Neutrophil-Delivered Myeloperoxidase Dampens the Hydrogen Peroxide Burst after Tissue Wounding in Zebrafish
- Authors
- Pase, L., Layton, J.E., Wittmann, C., Ellett, F., Nowell, C.J., Reyes-Aldasoro, C.C., Varma, S., Rogers, K.L., Hall, C.J., Keightley, M.C., Crosier, P.S., Grabher, C., Heath, J.K., Renshaw, S.A., and Lieschke, G.J.
- ID
- ZDB-PUB-120905-12
- Date
- 2012
- Source
- Current biology : CB 22(19): 1818-1824 (Journal)
- Registered Authors
- Crosier, Phil, Ellett, Felix, Grabher, Clemens, Hall, Chris, Heath, Joan K., Keightley, M. Cristina, Layton, Judy E., Lieschke, Graham J., Pase, Luke, Renshaw, Steve A., Varma, Sony, Wittmann, Christine
- Keywords
- none
- MeSH Terms
-
- Animals
- Animals, Genetically Modified
- Hydrogen Peroxide/metabolism*
- Leukocytes/enzymology
- Mutation
- Neutrophil Infiltration
- Neutrophils/enzymology*
- Peroxidase/genetics
- Peroxidase/metabolism*
- Zebrafish/genetics
- Zebrafish/injuries*
- Zebrafish/metabolism
- PubMed
- 22940471 Full text @ Curr. Biol.
Prompt neutrophil arrival is critical for host defense immediately after injury. Following wounding, a hydrogen peroxide (H2O2) burst generated in injured tissues is the earliest known leukocyte chemoattractant. Generating this tissue-scale H2O2 gradient uses dual oxidase and neutrophils sense H2O2 by a mechanism involving the LYN Src-family kinase, but the molecular mechanisms responsible for H2O2 clearance are unknown. Neutrophils carry abundant amounts of myeloperoxidase, an enzyme catalyzing an H2O2-consuming reaction. We hypothesized that this neutrophil-delivered myeloperoxidase downregulates the high tissue H2O2 concentrations that follow wounding. This was tested in zebrafish using simultaneous fluorophore-based imaging of H2O2 concentrations and leukocytes and a new neutrophil-replete but myeloperoxidase-deficient mutant (durif). Leukocyte-depleted zebrafish had an abnormally sustained wound H2O2 burst, indicating that leukocytes themselves were required for H2O2 downregulation.
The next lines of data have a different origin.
`src/osc_cfg_pkg.sv`:
```
package osc_cfg_pkg;

   // register byte offsets (word aligned)
   localparam logic [7:0] CONFIG_WORD_OFFSET = 8'h00;
   localparam logic [7:0] DECODED_OFFSET     = 8'h04;
   localparam logic [7:0] STATUS_OFFSET      = 8'h08;

   // configuration word field positions
   localparam int SWITCH_MONITOR_LSB  = 14;
   localparam int SECONDARY_SEL_BIT   = 12;
   localparam int CLOCK_OUT_FUNC_BIT  = 10;
   localparam int PRIMARY_MODE_LSB    = 8;
   localparam int TWO_SPEED_BIT       = 7;
   localparam int SECONDARY_EN_BIT    = 6;
   localparam int PLL_REF_BIT         = 4;
   localparam int OSC_SELECT_LSB      = 0;

   // reserved positions that must be programmed as one
   localparam logic [31:0] RESERVED_MASK = 32'hffff_2828;

   // erased value of the word, all ones, is what software sees after power-up
   localparam logic [31:0] CONFIG_RESET  = 32'hffff_ffff;

   // decode of the switching and monitor field
   localparam logic [1:0] SWMON_BOTH    = 2'h3;
   localparam logic [1:0] SWMON_MONITOR = 2'h2;
   localparam logic [1:0] SWMON_SWITCH  = 2'h1;
   localparam logic [1:0] SWMON_NONE    = 2'h0;

   // primary oscillator modes
   typedef enum logic [1:0] {
      PRIMARY_EXTERNAL_CLOCK_INPUT = 2'h0,
      PRIMARY_STANDARD_CRYSTAL     = 2'h1,
      PRIMARY_HIGH_SPEED_CRYSTAL   = 2'h2,
      PRIMARY_DISABLED             = 2'h3
   } primary_mode_e;

   // loader states, gray coded along the path
   typedef enum logic [1:0] {
      LOAD_IDLE   = 2'b00,
      LOAD_SAMPLE = 2'b01,
      LOAD_HELD   = 2'b11
   } load_state_e;

   // axi responses
   localparam logic [1:0] RESP_OKAY   = 2'h0;
   localparam logic [1:0] RESP_SLVERR = 2'h2;

   // field extraction used by the decoder for the switch/monitor and primary mode fields
   function automatic logic [1:0] field2(input logic [31:0] w,
                                         input int lsb);
      field2 = w[lsb +: 2];
   endfunction

endpackage

```
`src/oscillator_select_config_decode.sv`:
```
`timescale 1ns/1ps
// How it works
// the two-bit switch/monitor field gives 11 both, 10 monitor, 01 switching, 00 none.
// secondary select 1 means crystal owning both pins, 0 means external clock and port pins.
// clock-out bit 1 leaves the shared pin as I/O, 0 drives the system clock onto it.
// primary mode 11 disabled, 10 high-speed crystal, 01 standard crystal, 00 external clock.
// two-speed start-up runs only while its enable bit is 1.
// the secondary oscillator is enabled only while its enable bit is 1.
// at reset the pll reference is the fast internal rc if the bit is 1, else primary.
// the programmer must write ones to bits 31-16, 13, 11, 5 and 3.
// the word is sampled once at reset and the decode holds until the next reset.
module oscillator_select_config_decode (
   // clock and reset
   input  wire logic        aclk,
   input  wire logic        aresetn,
   // axi4-lite write address
   input  wire logic [7:0]  s_axi_awaddr,
   input  wire logic        s_axi_awvalid,
   output logic             s_axi_awready,
   // axi4-lite write data
   input  wire logic [31:0] s_axi_wdata,
   input  wire logic [3:0]  s_axi_wstrb,
   input  wire logic        s_axi_wvalid,
   output logic             s_axi_wready,
   // axi4-lite write response
   output logic [1:0]       s_axi_bresp,
   output logic             s_axi_bvalid,
   input  wire logic        s_axi_bready,
   // axi4-lite read address
   input  wire logic [7:0]  s_axi_araddr,
   input  wire logic        s_axi_arvalid,
   output logic             s_axi_arready,
   // axi4-lite read data
   output logic [31:0]      s_axi_rdata,
   output logic [1:0]       s_axi_rresp,
   output logic             s_axi_rvalid,
   input  wire logic        s_axi_rready,
   // port logic for the shared pins
   input  wire logic        port_clock_pin_out,
   input  wire logic        port_clock_pin_oe_n,
   input  wire logic        port_secondary_pin_out,
   input  wire logic        port_secondary_pin_oe_n,
   // pins
   output logic             system_clock_out_pin_out,
   output logic             system_clock_out_pin_oe_n,
   output logic             secondary_osc_output_pin_out,
   output logic             secondary_osc_output_pin_oe_n,
   // decoded clock settings
   output logic             switch_enable,
   output logic             monitor_enable,
   output logic             secondary_crystal,
   output logic [1:0]       primary_oscillator_mode,
   output logic             two_speed_startup_enable,
   output logic             secondary_oscillator_enable,
   output logic             pll_ref_fast_internal_rc,
   output logic             config_valid
);
   // programmed word, written over the bus, takes effect only at reset;
   // power-up value is the erased word
   logic [31:0]              oscillator_selection_config =
      osc_cfg_pkg::CONFIG_RESET;
   logic [31:0]              held_word;
   osc_cfg_pkg::load_state_e load_state;
   logic                     aw_held;
   logic                     w_held;
   logic [7:0]               aw_addr;
   logic [31:0]              w_data;
   logic [3:0]               w_strb;
   logic                     reserved_ok;
   logic                     pins_owned;
   logic                     clk_out_drive;
   logic [1:0]               dec_mode;
   logic                     dec_sw;
   logic                     dec_mon;
   logic                     dec_xtal;
   logic                     dec_two;
   logic                     dec_sen;
   logic                     dec_pll;

   // sample once after reset release, then hold
   always_ff @(posedge aclk) begin
      if (!aresetn) begin
         load_state <= osc_cfg_pkg::LOAD_IDLE;
         held_word  <= osc_cfg_pkg::CONFIG_RESET;
      end else begin
         unique case (load_state)
            osc_cfg_pkg::LOAD_IDLE:   load_state <= osc_cfg_pkg::LOAD_SAMPLE;
            osc_cfg_pkg::LOAD_SAMPLE: begin
               held_word  <= oscillator_selection_config;
               load_state <= osc_cfg_pkg::LOAD_HELD;
            end
            osc_cfg_pkg::LOAD_HELD:   load_state <= osc_cfg_pkg::LOAD_HELD;
            default:                  load_state <= osc_cfg_pkg::LOAD_IDLE;
         endcase
      end
   end

   osc_cfg_decode u_decode (
      .word                        (held_word),
      .switch_enable               (dec_sw),
      .monitor_enable              (dec_mon),
      .secondary_crystal           (dec_xtal),
      .secondary_pins_owned        (pins_owned),
      .clock_out_drive             (clk_out_drive),
      .primary_oscillator_mode     (dec_mode),
      .two_speed_startup_enable    (dec_two),
      .secondary_oscillator_enable (dec_sen),
      .pll_ref_fast_internal_rc    (dec_pll),
      .reserved_ok                 (reserved_ok)
   );

   // settings registered so the outputs stay glitch free
   always_ff @(posedge aclk) begin
      if (!aresetn) begin
         switch_enable               <= 1'b1;
         monitor_enable              <= 1'b1;
         secondary_crystal           <= 1'b1;
         primary_oscillator_mode     <= 2'h3;
         two_speed_startup_enable    <= 1'b1;
         secondary_oscillator_enable <= 1'b1;
         pll_ref_fast_internal_rc    <= 1'b1;
         config_valid                <= 1'b0;
      end else begin
         switch_enable               <= dec_sw;
         monitor_enable              <= dec_mon;
         secondary_crystal           <= dec_xtal;
         primary_oscillator_mode     <= dec_mode;
         two_speed_startup_enable    <= dec_two;
         secondary_oscillator_enable <= dec_sen;
         pll_ref_fast_internal_rc    <= dec_pll;
         config_valid <= (load_state == osc_cfg_pkg::LOAD_HELD);
      end
   end

   osc_clock_pin_mux u_pins (
      .aclk                          (aclk),
      .clock_out_drive               (clk_out_drive),
      .secondary_pins_owned          (pins_owned),
      .port_clock_pin_out            (port_clock_pin_out),
      .port_clock_pin_oe_n           (port_clock_pin_oe_n),
      .port_secondary_pin_out        (port_secondary_pin_out),
      .port_secondary_pin_oe_n       (port_secondary_pin_oe_n),
      .system_clock_out_pin_out      (system_clock_out_pin_out),
      .system_clock_out_pin_oe_n     (system_clock_out_pin_oe_n),
      .secondary_osc_output_pin_out  (secondary_osc_output_pin_out),
      .secondary_osc_output_pin_oe_n (secondary_osc_output_pin_oe_n)
   );

   // write channel: address and data caught in either order
   assign s_axi_awready = ~aw_held & ~s_axi_bvalid;
   assign s_axi_wready  = ~w_held & ~s_axi_bvalid;

   always_ff @(posedge aclk) begin
      if (!aresetn) begin
         aw_held <= 1'b0;
         aw_addr <= 8'h00;
      end else if (s_axi_awvalid && s_axi_awready) begin
         aw_held <= 1'b1;
         aw_addr <= s_axi_awaddr;
      end else if (aw_held && w_held) begin
         aw_held <= 1'b0;
      end
   end

   always_ff @(posedge aclk) begin
      if (!aresetn) begin
         w_held <= 1'b0;
         w_data <= 32'h0000_0000;
         w_strb <= 4'h0;
      end else if (s_axi_wvalid && s_axi_wready) begin
         w_held <= 1'b1;
         w_data <= s_axi_wdata;
         w_strb <= s_axi_wstrb;
      end else if (aw_held && w_held) begin
         w_held <= 1'b0;
      end
   end

   // only the config word is writable; its new value waits for reset
   // no clear on aresetn: like fuses it must outlive the reset it feeds
   always_ff @(posedge aclk) begin
      if (aresetn && aw_held && w_held &&
          aw_addr[7:2] == osc_cfg_pkg::CONFIG_WORD_OFFSET[7:2]) begin
         for (int i = 0; i < 4; i++) begin
            if (w_strb[i]) begin
               oscillator_selection_config[i*8 +: 8] <= w_data[i*8 +: 8];
            end
         end
      end
   end

   always_ff @(posedge aclk) begin
      if (!aresetn) begin
         s_axi_bvalid <= 1'b0;
         s_axi_bresp  <= osc_cfg_pkg::RESP_OKAY;
      end else if (aw_held && w_held) begin
         s_axi_bvalid <= 1'b1;
         s_axi_bresp  <=
            (aw_addr[7:2] == osc_cfg_pkg::CONFIG_WORD_OFFSET[7:2]) ?
            osc_cfg_pkg::RESP_OKAY : osc_cfg_pkg::RESP_SLVERR;
      end else if (s_axi_bready) begin
         s_axi_bvalid <= 1'b0;
      end
   end

   // read channel
   assign s_axi_arready = ~s_axi_rvalid;

   always_ff @(posedge aclk) begin
      if (!aresetn) begin
         s_axi_rvalid <= 1'b0;
         s_axi_rdata  <= 32'h0000_0000;
         s_axi_rresp  <= osc_cfg_pkg::RESP_OKAY;
      end else if (s_axi_arvalid && s_axi_arready) begin
         s_axi_rvalid <= 1'b1;
         s_axi_rresp  <= osc_cfg_pkg::RESP_OKAY;
         unique case (s_axi_araddr[7:2])
            osc_cfg_pkg::CONFIG_WORD_OFFSET[7:2]:
               s_axi_rdata <= oscillator_selection_config;
            osc_cfg_pkg::DECODED_OFFSET[7:2]:
               s_axi_rdata <= held_word;
            osc_cfg_pkg::STATUS_OFFSET[7:2]:
               s_axi_rdata <= {30'h0, reserved_ok, config_valid};
            default: begin
               s_axi_rdata <= 32'h0000_0000;
               s_axi_rresp <= osc_cfg_pkg::RESP_SLVERR;
            end
         endcase
      end else if (s_axi_rready) begin
         s_axi_rvalid <= 1'b0;
      end
   end
endmodule // oscillator_select_config_decode

```
`src/osc_cfg_decode.sv`:
```
`timescale 1ns/1ps
module osc_cfg_decode (
   // held configuration word
   input  wire logic [31:0] word,
   // decoded clock settings
   output logic             switch_enable,
   output logic             monitor_enable,
   output logic             secondary_crystal,
   output logic             secondary_pins_owned,
   output logic             clock_out_drive,
   output logic [1:0]       primary_oscillator_mode,
   output logic             two_speed_startup_enable,
   output logic             secondary_oscillator_enable,
   output logic             pll_ref_fast_internal_rc,
   output logic             reserved_ok
);
   logic [1:0] swmon;

   always_comb begin
      swmon = osc_cfg_pkg::field2(word, osc_cfg_pkg::SWITCH_MONITOR_LSB);
      unique case (swmon)
         osc_cfg_pkg::SWMON_BOTH: begin
            switch_enable  = 1'b1;
            monitor_enable = 1'b1;
         end
         osc_cfg_pkg::SWMON_MONITOR: begin
            switch_enable  = 1'b0;
            monitor_enable = 1'b1;
         end
         osc_cfg_pkg::SWMON_SWITCH: begin
            switch_enable  = 1'b1;
            monitor_enable = 1'b0;
         end
         osc_cfg_pkg::SWMON_NONE: begin
            switch_enable  = 1'b0;
            monitor_enable = 1'b0;
         end
      endcase
   end

   // crystal use hands both pins to the oscillator, else to port logic
   assign secondary_crystal    = word[osc_cfg_pkg::SECONDARY_SEL_BIT];
   assign secondary_pins_owned = word[osc_cfg_pkg::SECONDARY_SEL_BIT];
   assign clock_out_drive      = ~word[osc_cfg_pkg::CLOCK_OUT_FUNC_BIT];
   assign primary_oscillator_mode =
      osc_cfg_pkg::field2(word, osc_cfg_pkg::PRIMARY_MODE_LSB);
   assign two_speed_startup_enable =
      word[osc_cfg_pkg::TWO_SPEED_BIT];
   assign secondary_oscillator_enable =
      word[osc_cfg_pkg::SECONDARY_EN_BIT];
   assign pll_ref_fast_internal_rc = word[osc_cfg_pkg::PLL_REF_BIT];
   // a wrongly programmed word is flagged, not corrected
   assign reserved_ok =
      (word & osc_cfg_pkg::RESERVED_MASK) == osc_cfg_pkg::RESERVED_MASK;

endmodule // osc_cfg_decode

```
`src/osc_clock_pin_mux.sv`:
```
`timescale 1ns/1ps
module osc_clock_pin_mux (
   // clock and selection
   input  wire logic aclk,
   input  wire logic clock_out_drive,
   input  wire logic secondary_pins_owned,
   // port logic request for the shared pins
   input  wire logic port_clock_pin_out,
   input  wire logic port_clock_pin_oe_n,
   input  wire logic port_secondary_pin_out,
   input  wire logic port_secondary_pin_oe_n,
   // shared clock-out pin
   output logic      system_clock_out_pin_out,
   output logic      system_clock_out_pin_oe_n,
   // secondary output pin, released to the oscillator when owned
   output logic      secondary_osc_output_pin_out,
   output logic      secondary_osc_output_pin_oe_n
);
   // the system clock itself is forwarded; a gated buffer in real silicon
   always_comb begin
      if (clock_out_drive) begin
         system_clock_out_pin_out  = aclk;
         system_clock_out_pin_oe_n = 1'b0;
      end else begin
         system_clock_out_pin_out  = port_clock_pin_out;
         system_clock_out_pin_oe_n = port_clock_pin_oe_n;
      end
   end

   always_comb begin
      if (secondary_pins_owned) begin
         secondary_osc_output_pin_out  = 1'b0;
         secondary_osc_output_pin_oe_n = 1'b1;
      end else begin
         secondary_osc_output_pin_out  = port_secondary_pin_out;
         secondary_osc_output_pin_oe_n = port_secondary_pin_oe_n;
      end
   end

endmodule // osc_clock_pin_mux

```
Myeloperoxidase-deficient zebrafish also had abnormally sustained high wound H2O2 concentrations despite similar numbers of arriving neutrophils. A local H2O2/myeloperoxidase interaction within wound-recruited neutrophils was demonstrated. These data demonstrate that leukocyte-delivered myeloperoxidase cell-autonomously downregulates tissue-generated wound H2O2 gradients in vivo, defining a new requirement for myeloperoxidase during inflammation. Durif provides a new animal model of myeloperoxidase deficiency closely phenocopying the prevalent human disorder, offering unique possibilities for investigating its clinical consequences.